I’ve always thought Bootstrap, the web design library, has a good set of base colors. Red means danger. Light blue means info. Green means yes or success. Yellow means warning. Other buttons are a darker blue — basically the highlight color. (Not saying they chose the best version of those colors. Just that the general idea is consistency and what users most naturally expect.)
I don’t have Linux on a tablet right now but my first thought was that you might want to check into what Steam Deck users are doing with “Desktop Mode.” It has a touchscreen and virtual keyboard so it’s essentially a tablet-like experience (though it has touchpads and a few buttons, obviously, and isn’t a tablet). It runs KDE by default, which I’m not as familiar with as Gnome, but it might have more users than any other GNU/Linux touchscreen product.

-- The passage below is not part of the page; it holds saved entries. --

--- src/rtl/icg_enable_ctrl.sv ---
// rtl/icg_enable_ctrl.sv - enable sequencer for a latch-based ICG with idle gating and four-phase wake
module icg_enable_ctrl #(
  parameter int IDLE_CYCLES = 8,
  parameter int WAKE_CYCLES = 2,
  parameter int CNT_W       = 4
) (
  input  logic CLK,
  input  logic RST,
  input  logic TE,
  input  logic BUSY,
  input  logic WAKE_REQ,
  output logic E,
  output logic WAKE_ACK,
  output logic GATED
);

  typedef enum logic [1:0] {
    S_RUN   = 2'd0,
    S_DRAIN = 2'd1,
    S_GATED = 2'd2,
    S_WAKE  = 2'd3
  } state_t;

  localparam logic [CNT_W-1:0] IDLE_LOAD = CNT_W'(IDLE_CYCLES - 1);
  localparam logic [CNT_W-1:0] WAKE_LOAD = CNT_W'(WAKE_CYCLES - 1);

  state_t           state;
  state_t           state_nxt;
  logic [CNT_W-1:0] cnt;
  logic [CNT_W-1:0] cnt_nxt;
  logic             ack_nxt;

  // Next-state and counter selection; reset and test enable both force RUN.
  always_comb begin
    state_nxt = state;
    cnt_nxt   = cnt;
    if (RST || TE) begin
      state_nxt = S_RUN;
      cnt_nxt   = '0;
    end else begin
      case (state)
        S_RUN: begin
          // A pending wake request also holds RUN, which keeps the ACK high.
          if (!BUSY && !WAKE_REQ) begin
            state_nxt = S_DRAIN;
            cnt_nxt   = IDLE_LOAD;
          end
        end
        S_DRAIN: begin
          // Activity is checked before the terminal count so it always wins over gating.
          if (BUSY || WAKE_REQ) begin
            state_nxt = S_RUN;
          end else if (cnt == '0) begin
            state_nxt = S_GATED;
          end else begin
            cnt_nxt = cnt - 1'b1;
          end
        end
        S_GATED: begin
          if (BUSY || WAKE_REQ) begin
            state_nxt = S_WAKE;
            cnt_nxt   = WAKE_LOAD;
          end
        end
        S_WAKE: begin
          // Settle window: inputs are ignored until the count expires.
          if (cnt == '0) begin
            state_nxt = S_RUN;
          end else begin
            cnt_nxt = cnt - 1'b1;
          end
        end
        default: begin
          state_nxt = S_RUN;
          cnt_nxt   = '0;
        end
      endcase
    end
    ack_nxt = (state_nxt == S_RUN) && WAKE_REQ && !TE && !RST;
  end

  // State, counter and registered outputs; E is derived from the next state so it is
  // a clean flop output, stable before the ICG latch opens in the low phase.
  always_ff @(posedge CLK) begin
    if (RST) begin
      state    <= S_RUN;
      cnt      <= '0;
      E        <= 1'b1;
      WAKE_ACK <= 1'b0;
      GATED    <= 1'b0;
    end else begin
      state    <= state_nxt;
      cnt      <= cnt_nxt;
      E        <= (state_nxt != S_GATED);
      WAKE_ACK <= ack_nxt;
      GATED    <= (state_nxt == S_GATED);
    end
  end

endmodule

--- config.mk ---
export PLATFORM = sky130hd
export DESIGN_NAME = icg_enable_ctrl
export DESIGN_NICKNAME = d
export VERILOG_FILES = /design/src/rtl/icg_enable_ctrl.sv
export SDC_FILE = /design/constraint.sdc
export NUM_CORES = 1
export LEC_CHECK = 0
export ABC_CLOCK_PERIOD_IN_PS = 2000
export BUFFER_PORTS_ARGS = -buffer_cell sky130_fd_sc_hd__buf_2
export CAP_MARGIN = 30
export CORE_UTILIZATION = 25
export CTS_BUF_LIST = sky130_fd_sc_hd__clkbuf_4
export DETAILED_ROUTE_END_ITERATION = 12
export PLACE_DENSITY = 0.41
export SYNTH_ARGS = -nofsm -noshare
export SYNTH_HDL_FRONTEND = slang
export SYNTH_SLANG_ARGS = --single-unit
--- constraint.sdc ---
create_clock -name CLK -period 2 [get_ports CLK]
set_input_delay 0.3 -clock CLK [delete_from_list [all_inputs] [get_ports CLK]]
set_output_delay 0.3 -clock CLK [all_outputs]
set_load 0.005 [all_outputs]
==> results.cfg <==
[yosys]
ys_ff_latch = 9
ys_warn_count = 0
synth_seq_area_share = 0.376
syn_area_per_cell_um2 = 8.71
syn-cell-area_um2 = 479
synth_nets = 61
yosysUniqueCellTypes = 32
syn_inst = 55

[grt]
grt_first_pass_wirelength_um = 1720
grt.total_usage = 0.119
grt_max_degree = 12
grt_pass1_vias = 359
grt-ovfl-total = 0
antenna_found_initial = 0

[timing]
maxSlewHeadroom = 0.707
period_needed_ns = 1.62
fmax_mhz = 618
setup_viol = 0
tns_ns = 0
rsz0062_at_grt = false
timing.final.crit_share = 0.809
slew_viol_final = 0
worst_slack_ns = 0.383
worst_pin_slew_ns = 0.433
finalHoldViolCount = 0
skew_ns = 0.00498

[die]
io_pins = 8
rows = 15
dieWidth_um = 45.8
start_util = 0.272
core_region_area_um2 = 1760
dieArea_um2 = 2100
fp.dieH_um = 45.8

[place]
io_buffers = 7
hpwl_um = 762
place_ws_ns = 0.410
place_congestion = 0.670
dpl-instance-area_um2 = 526

[min_path]
min_path_type = input port to flip-flop

[status]
status = completed

[clocking]
clock_sinks = 9
clk_latency_ns = 0.26
root_buffer = clkbuf_4
cts_buffer_depth = 2
postCtsSetupBuffers = 0
clk_pin_slew_ns = 0.07
tritoncts = yes
cts_htree_levels = 1
cts_buffers = 3
cts_resized = 0
postCtsHoldBufs = 0

[drt]
antenna_left = 0
drt-total-wl_um = 1070
drc = 0
wire_per_inst_um = 12.2
viasPerCell = 4.85
dr.pass1.iters = 4
num_vias = 427
drtIter0Drc = 18

[power]
pwr_density_cell_nw_per_um2 = 695
vdd_drop_max_mv = 0.323
leakage_nw = 0.214

[flow_run]
cap_violations = 0

[cells_and_area]
seq_area_um2 = 180
drive_gt1_frac = 0.175
num-fill-cells = 208
multi_input_area_um2 = 268
design_area_um2 = 556
finish.utilization = 0.315
areaGrowthSynthToFinish_pct = 15.9
antenna_cells = 0
layout.nets = 70

[worst_setup_path]
critPathMaxFanout = 6
crit_type = flip-flop to flip-flop
crit_path_top_delay_cell = or4_1
cp.arrival_ns = 1.80
cp-end-kind = flip-flop
max_stage_delay_ns = 0.42
cp.required_ns = 2.19
crit_chain = inv_1 > ha_1 > and4bb_1 > or4_1 > a31oi_1
start_kind = flip-flop
[critical path: cells and delay by family, from the launching register on]
kind / cells / cell delay [ns]
flops: 1 / 0.37
simple gates: 2 / 0.70
buf+inv: 1 / 0.06
compound gates: 1 / 0.18
fa+ha+maj: 1 / 0.24
[metrics by stage]
step | power, mW | hold WS, ns | cells
6_report | 0.386 | 0.322 | 88
5_1_grt | 0.408 | 0.346 | 88
4_1_cts | 0.394 | 0.314 | 88
3_5_place_dp | 0.231 | 0.540 | 84
3_3_place_gp | 0.231 | 0.526 | 84
2_1_floorplan | 0.219 | 0.425 | 55
[kinds of logic (layout without fill, tap and decap cells)]
kind of cell    Yosys count  count (layout)  synth area share
compound gates           14              14             0.204
fa+ha+maj                 1               1            0.0261
buf+inv                   6              14            0.0653
simple gates             25              25             0.329
flops                     9               9             0.376
[placed cells by master (no fill, tap or decap), types with 2 or more instances in the layout]
cell      instances
a31oi_1           2
o211ai_1          2
dfxtp_1           9
nor3_1            2
inv_1             3
o21ai_0           3
nand2b_1          2
nand3_1           3
nor2_1            3
clkbuf_4          4
nand2_1           2
or4_1             3
buf_2             7
[layer usage]
| layer | vias up | routed length, um | share of wire | track usage |
|---|---|---|---|---|
| li1 | 225 | - | - | - |
| met1 | 188 | 556 | 0.52 | 0.168 |
| met2 | 14 | 451 | 0.42 | 0.166 |
| met3 | 0 | 64 | 0.060 | 0.0595 |
| met4 | 0 | 0 | 0 | 0.0176 |
| met5 | - | 0 | 0 | 0 |
[area by class of cell]
type	count	area share
sequential	9	0.324
clock buffer	4	0.0541
inverter	3	0.0203
multi-input combinational	40	0.482
tap	25	0.0563
timing repair buffer	7	0.0631
[flip-flops by register name (all words and copies together), names as in the netlist]
signal and count:
WAKE_ACK 1, GATED 1, E 1, state 2, cnt 4
[path summary, 6_finish.rpt]
path / start / to / slack (ns) / cells after the start
worst max-delay path: cnt[0]$_SDFFE_PP0P_ / cnt[0]$_SDFFE_PP0P_ / 0.38 / 5
worst min-delay path: BUSY / E$_SDFF_PP1_ / 0.32 / 3
worst max register to register: cnt[0]$_SDFFE_PP0P_ / cnt[0]$_SDFFE_PP0P_ / 0.38 / 5
worst min register to register: state[1]$_SDFF_PP0_ / state[1]$_SDFF_PP0_ / 0.55 / 2
[cell usage after synthesis]
library cell	instances	area (um^2)
a21oi_1	1	5.00
a31oi_1	2	12.5
and3_1	1	6.26
and4bb_1	1	12.5
buf_2	1	5.00
buf_6	1	11.3
clkbuf_1	1	3.75
dfxtp_1	9	180
ha_1	1	12.5
inv_1	3	11.3
nand2_1	2	7.51
nand2b_1	2	12.5
nand3_1	3	15.0
nand3b_1	1	7.51
nand4bb_1	1	11.3
nor2_1	3	11.3
nor2b_1	1	6.26
nor3_1	2	10.0
nor4_1	1	6.26
nor4b_1	1	8.76
o211a_1	1	10.0
o211ai_1	2	15.0
o21ai_0	3	15.0
o21ai_1	1	5.00
o21ba_1	1	10.0
o21bai_1	1	7.51
o221a_1	1	11.3
o22ai_1	1	6.26
or2_1	1	6.26
or2b_1	1	7.51
or3_1	1	6.26
or4_1	3	22.5
[power by group]
part	leakage (nW)	switching [mW]	internal (mW)	total [mW]
registers	0.0731	0.00517	0.184	0.189
logic	0.122	0.0220	0.0159	0.0379
clock network	0.0184	0.0685	0.0906	0.159
total	0.214	0.0957	0.290	0.386
No activity file was read; power rests on OpenSTA's default activity.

Last time I had a Linux tablet, there were also some Firefox/Chrome/Gnome extensions that made it more touch-friendly. Like instead of selecting text, one finger swipe scrolled, two-fingers zoomed in, etc. like a typical tablet. Not sure if that’s still an issue. But if you do run into an issue, it might already be solved by an extension.
Hopefully, someone has more up-to-date advice. The tablet I had (and probably still have in a drawer somewhere) was an experimental Ubuntu Touch device and there’s been huge strides since then.